Pisang memiliki tiga ruas daging yang melekat satu sama lain. Waktu saya masih berseragam putih merah (atau putih kecoklatan dan merah di akhir tahun ajaran karena seragam itu mulai usang akibat kebiasaan bermain yang tak mengenal kotor dan menunggu pengganti), saya akrab dengan tiga ruas itu.
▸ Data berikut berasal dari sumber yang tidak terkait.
`src/rtl/alu_result_capture.sv`:
```
// Capture buffer for ALU results: a DEPTH-entry circular FIFO of {Alu_Op,C,O,Z,R}
// with registered 1-cycle read, sticky over/underflow flags and a Z=1 hit counter.
module alu_result_capture #(
    parameter int DEPTH = 8
) (
    input  logic        clk,
    input  logic        reset,
    input  logic        cap_en,
    input  logic [3:0]  Alu_Op,
    input  logic [31:0] R,
    input  logic        C,
    input  logic        O,
    input  logic        Z,
    input  logic        rd_en,
    output logic [38:0] dout,
    output logic        dout_valid,
    output logic [4:0]  count,
    output logic        full,
    output logic        empty,
    output logic        ovf_err,
    output logic        udf_err,
    output logic [7:0]  zero_hits
);
    localparam int AW = $clog2(DEPTH);

    logic [38:0]   mem [DEPTH];
    logic [AW-1:0] wp_q, rp_q;
    logic [4:0]    count_q, count_d;
    logic          full_q, empty_q;
    logic [38:0]   dout_q;
    logic          dv_q;
    logic          ovf_q, udf_q;
    logic [7:0]    zh_q;
    logic          cap_ok, rd_ok;

    // A full buffer still takes a capture when a read frees a slot in the same cycle.
    assign cap_ok = cap_en && (!full_q || rd_en);
    assign rd_ok  = rd_en && !empty_q;

    always_comb begin
        count_d = count_q;
        case ({cap_ok, rd_ok})
            2'b10:   count_d = count_q + 5'd1;
            2'b01:   count_d = count_q - 5'd1;
            default: count_d = count_q;
        endcase
    end

    always_ff @(posedge clk) begin
        if (cap_ok) mem[wp_q] <= {Alu_Op, C, O, Z, R};
    end

    always_ff @(posedge clk or negedge reset) begin
        if (!reset) begin
            wp_q    <= '0;
            rp_q    <= '0;
            count_q <= '0;
            full_q  <= 1'b0;
            empty_q <= 1'b1;
            dout_q  <= '0;
            dv_q    <= 1'b0;
            ovf_q   <= 1'b0;
            udf_q   <= 1'b0;
            zh_q    <= '0;
        end else begin
            count_q <= count_d;
            full_q  <= (count_d == 5'(DEPTH));
            empty_q <= (count_d == 5'd0);
            dv_q    <= rd_ok;
            if (cap_ok) wp_q <= wp_q + 1'b1;
            if (rd_ok) begin
                rp_q   <= rp_q + 1'b1;
                dout_q <= mem[rp_q];
            end
            if (cap_en && full_q && !rd_en) ovf_q <= 1'b1;
            if (rd_en && empty_q)           udf_q <= 1'b1;
            if (cap_ok && Z && zh_q != 8'hFF) zh_q <= zh_q + 8'd1;
        end
    end

    assign dout       = dout_q;
    assign dout_valid = dv_q;
    assign count      = count_q;
    assign full       = full_q;
    assign empty      = empty_q;
    assign ovf_err    = ovf_q;
    assign udf_err    = udf_q;
    assign zero_hits  = zh_q;
endmodule

```
`config.mk`:
```
export PLATFORM = sky130hd
export DESIGN_NAME = alu_result_capture
export DESIGN_NICKNAME = d
export VERILOG_FILES = /design/src/rtl/alu_result_capture.sv
export SDC_FILE = /design/constraint.sdc
export NUM_CORES = 1
export LEC_CHECK = 0
export CAP_MARGIN = 30
export CORE_UTILIZATION = 43
export DETAILED_ROUTE_END_ITERATION = 7
export PLACE_DENSITY = 0.69
export REMOVE_ABC_BUFFERS = 1
export SYNTH_ARGS = -nofsm -noshare
export SYNTH_HDL_FRONTEND = slang
export SYNTH_SLANG_ARGS = --single-unit
```
`constraint.sdc`:
```
create_clock -name clk -period 4.65 [get_ports clk]
set_clock_uncertainty 0.1 [all_clocks]
set_input_delay 0.93 -clock clk [delete_from_list [all_inputs] [get_ports clk]]
set_output_delay 0.93 -clock clk [all_outputs]
set_load 0.005 [all_outputs]
```
==> results of run 1 <==
## kinds of logic after synthesis
logic type,share of synthesized area (%)
adder cells (fa/ha/maj),0.5279
multiplexers,15.26
AO/OA/AOI/OAI,2.085
buffers and inverters,1.302
XOR/XNOR,0.9238
flip-flops,76.98
AND/OR/NAND/NOR,2.930
## power groups by stage
stage | clock network [W] | logic (W) | registers (W)
final | 0.00304 | 0.00255 | 0.00486
after global routing | 0.00326 | 0.00279 | 0.00496
after CTS | 0.00311 | 0.00262 | 0.00488
after detailed placement | 0 | 0.00260 | 0.00494
after global placement | 0 | 0.00257 | 0.00492
after floorplan | 0 | 0.00156 | 0.00490
## synthesized netlist by cell type (all sizes together)
cell     count
nand3b       1
mux4        78
edfxtp     312
nor3         6
o211ai       1
nand3        7
a22o         1
nand2       54
xnor2       11
mux2i       39
ha           6
dfstp        1
nor4b        2
a32oi        1
nand4        2
xor2         4
o21ai       40
or2          1
nor3b        1
a31o         1
a21oi        2
a21o         1
a221o        1
o2111ai      2
o211a        1
nor2        11
buf         19
clkinv       1
o21bai       1
or3b         1
and2         1
clkbuf      17
dfrtp       62
nand2b       5
inv          5
mux2         2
Setiap kali disodori pisang oleh Ibu, saya seringkali memisahkan terlebih dahulu ketiga ruas pisang itu dan memakannya satu per satu dalam gigitan-gigitan kecil. Mungkin saya bosan dengan cara lama atau mungkin juga karena saya bosan dengan buah pencuci mulut yang itu-itu saja, karena di tempat saya, pisang memang buah yang bisa didapat kapan saja kita mau. Jadilah saya memulai kebiasaan yang ternyata mengasyikan itu. Ada sensasi tersembunyi, rupanya, dari buah pisang yang selama itu hampir selalu ada terhidang di meja makan.
Saya lupa waktu persisnya, tapi perlahan saya mulai meninggalkan kebiasaan itu. Mungkin itu diawali pada saat saya kuliah, karena uang makan yang pas-pasan di tanah rantau tak memungkinkan saya untuk membeli pencuci mulut. Tidak satu buah pisang, sekalipun. Apalagi es krim atau kue coklat.
Pada saat saya memiliki ruang lebih untuk membeli menu pencuci mulut, saya sepertinya sudah mulai lupa dengan kebiasaan yang mengasyikan itu. Saya lebih sering menghabiskan pisang itu cepat-cepat, atau sekedar lewat saja sebagai intermezzo dari derasnya serbuan rempah-rempah dan kolesterol.
Hari ini, di Desa Pangeureunan, Garut, saya seperti mengalami dejavu. Diawali oleh rasa sungkan saya karena terus menerus menyantap makanan di depan mata saya, karena mata yang lapar melihat aneka makanan yang menggiurkan itu, saya memilih untuk mengupas kulit pisang itu hingga hampir tandas dan memisahkan ketiga ruasnya terlebih dahulu sebelum kemudian memakannya satu per satu. Saya tahu jika saya gigit pisang itu dengan mulut saya yang besar, pisang itu tidak akan tahan lebih dari 3 gigitan. Saya berpikir, jika saya melakukan cara kedua, maka akan dibutuhkan waktu kurang lebih tiga kali lipatnya.
Dan itu berhasil.
Lebih berhasil lagi karena prosesi itu rupanya mengembalikan saya ke memori belasan tahun yang silam.
Saya merasakan sensasi yang sama.
Saya seperti baru mencicipi pisang untuk pertama kalinya seumur hidup saya.